A U.N. General Assembly committee Tuesday voted in favor of the draft resolution condemning the country’s human rights record and calling for “targeted sanctions.”
Before the vote, Choe Myong Nam, North Korea’s representative at the U.N., issued a familiar warning, saying that seeking to punish the country on human rights “is compelling us not to refrain any further from conducting nuclear tests.”
“The reality is the need for us to maintain powerful state capability in order to defend our people’s human rights,” he said. “The outrageous and unreasonable human rights campaign staged by the United States and it followers in their attempts to eliminate the state and social system of the (North Korea) is compelling us not to refrain any further from conducting nuclear tests.”
The 111-19 vote, with 55 abstentions, is merely a recommendation. The General Assembly does not have the power to refer the regime or its leader, Kim Jong Un, to the ICC.
The 111-19 vote, with 55 abstentions, is merely a recommendation. The General Assembly does not have the power to refer the regime or its leader Kim Jong Un to the ICC.
The authority to refer a country to the ICC lies only with the U.N. Security Council, a 15-member body charged with maintaining global security.
The five permanent members at the core of the Security Council, including China and Russia, wield veto powers.
Opponents of the resolution – including China, Russia and Cuba – said the measure was politically manipulated and would set a precedent for other nations to be targeted in the future.

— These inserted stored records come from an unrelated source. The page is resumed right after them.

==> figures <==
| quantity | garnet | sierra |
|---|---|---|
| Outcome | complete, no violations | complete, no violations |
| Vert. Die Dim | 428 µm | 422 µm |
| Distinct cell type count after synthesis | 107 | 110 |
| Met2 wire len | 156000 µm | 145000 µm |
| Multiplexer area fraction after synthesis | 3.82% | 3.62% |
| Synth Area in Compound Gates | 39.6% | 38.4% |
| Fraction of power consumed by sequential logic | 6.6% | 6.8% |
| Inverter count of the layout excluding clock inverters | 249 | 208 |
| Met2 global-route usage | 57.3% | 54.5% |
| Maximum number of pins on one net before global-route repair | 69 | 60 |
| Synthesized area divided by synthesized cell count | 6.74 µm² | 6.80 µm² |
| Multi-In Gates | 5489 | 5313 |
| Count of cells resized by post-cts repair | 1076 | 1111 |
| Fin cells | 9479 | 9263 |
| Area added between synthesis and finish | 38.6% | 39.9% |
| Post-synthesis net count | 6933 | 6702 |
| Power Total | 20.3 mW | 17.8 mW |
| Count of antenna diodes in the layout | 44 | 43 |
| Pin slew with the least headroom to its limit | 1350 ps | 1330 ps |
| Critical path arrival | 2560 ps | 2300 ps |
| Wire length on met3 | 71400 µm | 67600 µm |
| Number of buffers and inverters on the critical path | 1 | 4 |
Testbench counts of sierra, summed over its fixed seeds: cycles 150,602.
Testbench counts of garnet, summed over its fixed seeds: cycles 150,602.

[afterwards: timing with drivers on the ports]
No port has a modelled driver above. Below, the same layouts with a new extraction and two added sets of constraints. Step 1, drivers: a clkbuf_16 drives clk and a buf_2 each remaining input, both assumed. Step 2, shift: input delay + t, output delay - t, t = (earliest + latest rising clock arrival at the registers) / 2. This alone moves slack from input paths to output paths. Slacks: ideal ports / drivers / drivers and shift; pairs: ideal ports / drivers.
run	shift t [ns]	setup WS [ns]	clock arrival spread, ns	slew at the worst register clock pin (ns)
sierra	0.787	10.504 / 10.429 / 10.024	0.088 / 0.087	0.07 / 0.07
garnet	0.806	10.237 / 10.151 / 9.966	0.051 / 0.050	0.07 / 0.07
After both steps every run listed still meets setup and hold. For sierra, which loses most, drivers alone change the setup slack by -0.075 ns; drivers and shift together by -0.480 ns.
Source: an optimization exercise on an open RTL-to-GDS flow (aim: small area). Production flows keep margins and buffers that such runs may drop. The RTL was checked by simulation tests, not by an equivalence proof against the original design. Power is estimated from default activity; no workload was simulated. The clock port is modelled as an ideal driver; clocking choices that lean on that would not hold on a real chip.

<file path="design/flow/flow/run.sh">
#!/bin/bash
# Standard ORFS layout (the standard.sh) with these changes:
#  - synthesis maps the logic with an area-oriented ABC script (abc_area.script)
#    instead of ORFS's delay-oriented one, leaves adders and comparators to ABC
#    (no extract_fa, no Kogge-Stone carry lookahead); everything else in
#    the standard flow's synthesis script (registers, flattening, renaming) is unchanged
#  - clock tree synthesis without dummy loads, built from clkbuf_8 in clusters
#    of up to 16 sinks
#  - port buffers use the smallest buffer cell
set -euo pipefail
cd "$(dirname "$0")/.."
here=$(pwd)
{
  echo 'proc abc {args} {'
  echo '  set i [lsearch $args -script]'
  echo "  if {\$i >= 0} { lset args [expr {\$i + 1}] $here/flow/abc_area.script }"
  echo '  yosys abc {*}$args'
  echo '}'
  echo 'proc extract_fa {args} { puts "extract_fa skipped" }'
  cat synth_recipe.tcl
} > flow_synth.tcl
grep -q "$here/synth_recipe.tcl" standard.sh
sed "s#$here/synth_recipe.tcl#$here/flow_synth.tcl#" standard.sh > flow_standard.sh
export SYNTH_OPERATIONS_ARGS=" "
export CTS_ARGS="-sink_clustering_enable -repair_clock_nets -dont_use_dummy_load -buf_list {sky130_fd_sc_hd__clkbuf_8} -sink_clustering_size 16 -sink_clustering_max_diameter 60"
export BUFFER_PORTS_ARGS="-buffer_cell sky130_fd_sc_hd__buf_1"
bash flow_standard.sh > standard.log 2>&1
</file>
<file path="design/flow/config.mk">
export PLATFORM = sky130hd
export DESIGN_NAME = decryption_top
export DESIGN_NICKNAME = decryption_top
export VERILOG_FILES = /design/flow/design.v
export SDC_FILE = /design/flow/constraint.sdc
export NUM_CORES = 4
export LEC_CHECK = 0
export CAP_MARGIN = 20
export CORE_MARGIN = 2
export CORE_UTILIZATION = 65
export PLACE_DENSITY = 0.78
export SLEW_MARGIN = 20
</file>
<file path="design/flow/constraint.sdc">
create_clock -name core_clock -period 7.5 [get_ports {clk_sys}]
set_input_delay 1.5000 -clock core_clock [delete_from_list [all_inputs] [get_ports {clk_sys}]]
set_output_delay 1.5000 -clock core_clock [all_outputs]
set_load 0.01 [all_outputs]
</file>
<file path="design/flow/standard.sh">
#!/bin/bash
# synth_recipe.tcl (not shown) runs the flow's synth.tcl, then flattens the netlist and writes it again
# the make line also repeats each setting of config.mk as NAME=value (left out here)
make -C /OpenROAD-flow-scripts/flow DESIGN_CONFIG=/design/flow/config.mk WORK_HOME=/design/flow/orfs CLKGATE_MAP_FILE= SYNTH_SCRIPT=/design/flow/synth_recipe.tcl "${@:-finish}"
</file>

A North Korea representative told the U.N. gathering Tuesday that the resolution “provoked confrontation” and “failed to reflect the reality on the ground.”
China is likely to use its veto as its officials have repeatedly said efforts to send North Korea’s leadership to the ICC “won’t help improve a country’s human rights condition.” North Korea’s longtime ally has never wavered in its support for Pyongyang.
North Korea’s leaders have been accused of employing murder, torture, slavery, sexual violence and mass starvation to prop up the isolated regime and exercise total control over its citizens.
North Korea has repeatedly denied the existence of political camps or human rights abuses in the country.
In February, the U.N. Commission of Inquiry on Human Rights in North Korea published a 400-page report documenting widespread torture and abuse, and called for urgent action, including the referral of its findings to the ICC for possible prosecution.
Last month, U.S. military officials said they believe the North Koreans have the capability to mount a nuclear warhead on an intermediate or long-range missile. If true, it represents a significant increase in North Korea’s quest for a long-range nuclear weapon.
Gen. Curtis Scaparrotti, commander of U.S. Forces Korea, said he believes the North Koreans have the “capability” to launch an intercontinental ballistic missile, but stressed they have not tested any such device.
In April, North Korea announced that it wouldn’t rule out “a new form of a nuclear test” to strengthen its nuclear deterrent capabilities. Experts have speculated that that could refer to the testing of a uranium bomb.
The regime in Pyongyang is known to have conducted three previous tests, all of them believed to be based on plutonium. The most recent one took place in February 2013.